Phase 0, which is not necessary for all clinical trials, attempts to answer the question of whether and how the new drug works. Very small doses of the medicine are used in a limited number of people (often less than 15) for a short period of time.

Phase I determines the safety of the treatment, aiming to find dosages that are safe and have no side effects. Even if the drug has previously undergone laboratory and animal testing, in order to reduce the risk of side effects, in this phase, its action in humans is investigated. Here too, the sample of patients is small and the dose is gradually increased, with patient safety being a priority.

Phase II determines if the treatment is effective, using the dosages and methods of the previous phase on a larger sample of patients.

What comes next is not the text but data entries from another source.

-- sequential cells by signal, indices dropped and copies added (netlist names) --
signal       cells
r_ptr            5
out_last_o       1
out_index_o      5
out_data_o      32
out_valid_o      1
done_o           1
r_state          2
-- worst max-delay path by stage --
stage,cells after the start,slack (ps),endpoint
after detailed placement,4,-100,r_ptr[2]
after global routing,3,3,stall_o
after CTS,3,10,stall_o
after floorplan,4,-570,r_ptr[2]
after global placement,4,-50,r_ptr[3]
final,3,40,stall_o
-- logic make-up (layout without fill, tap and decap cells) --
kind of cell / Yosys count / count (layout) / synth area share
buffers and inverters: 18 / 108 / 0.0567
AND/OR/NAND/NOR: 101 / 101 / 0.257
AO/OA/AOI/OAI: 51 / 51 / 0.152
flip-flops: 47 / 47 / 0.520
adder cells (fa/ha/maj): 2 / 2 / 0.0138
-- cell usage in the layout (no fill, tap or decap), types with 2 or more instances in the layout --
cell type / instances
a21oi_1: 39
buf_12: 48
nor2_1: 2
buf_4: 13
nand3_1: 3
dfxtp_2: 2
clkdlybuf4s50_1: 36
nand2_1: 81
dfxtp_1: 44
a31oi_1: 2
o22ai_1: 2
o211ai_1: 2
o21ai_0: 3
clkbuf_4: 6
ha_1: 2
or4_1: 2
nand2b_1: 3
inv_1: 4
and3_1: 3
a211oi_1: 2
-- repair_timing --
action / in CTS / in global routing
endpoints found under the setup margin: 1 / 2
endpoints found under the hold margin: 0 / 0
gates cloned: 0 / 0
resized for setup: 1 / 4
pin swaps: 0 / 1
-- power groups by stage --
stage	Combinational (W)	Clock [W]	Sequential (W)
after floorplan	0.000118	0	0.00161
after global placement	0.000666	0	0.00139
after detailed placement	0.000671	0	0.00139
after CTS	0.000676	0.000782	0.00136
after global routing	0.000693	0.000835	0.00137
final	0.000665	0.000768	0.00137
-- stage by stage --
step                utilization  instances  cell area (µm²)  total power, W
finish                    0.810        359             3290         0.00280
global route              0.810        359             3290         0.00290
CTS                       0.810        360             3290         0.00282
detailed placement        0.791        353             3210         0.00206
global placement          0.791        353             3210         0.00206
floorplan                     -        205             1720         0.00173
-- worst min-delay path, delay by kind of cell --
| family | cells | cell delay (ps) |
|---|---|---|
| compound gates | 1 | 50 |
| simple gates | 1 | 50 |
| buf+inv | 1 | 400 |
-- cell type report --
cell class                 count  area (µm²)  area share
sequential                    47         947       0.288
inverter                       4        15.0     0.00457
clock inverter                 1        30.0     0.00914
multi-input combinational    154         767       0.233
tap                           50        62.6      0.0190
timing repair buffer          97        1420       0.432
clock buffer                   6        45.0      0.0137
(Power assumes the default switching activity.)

Inactive treatment (a placebo) is not used in these early stages.

If the treatment is effective, phase III follows, and it will have to determine whether the new drug is better than existing treatments, comparing the efficacy and safety of the new substance with the standard treatment. Patients who meet the inclusion criteria are randomly selected (hence the name of “randomized” studies) to receive either standard treatment and the new drug, or standard treatment and a placebo (which looks identical). Neither the patients nor the treating physicians know which treatment contains the new drug or the placebo, hence the name “double blind study”.

Phase III clinical trials include more patients (hundreds, or even thousands) and are conducted in multiple centres/hospitals from several countries. The patients are closely monitored, and the study, which lasts longer (for years) in phase III than in the previous phases, can be halted prematurely in case of frequent side effects or when the efficacy of the new treatment is evident, in order to expedite its administration.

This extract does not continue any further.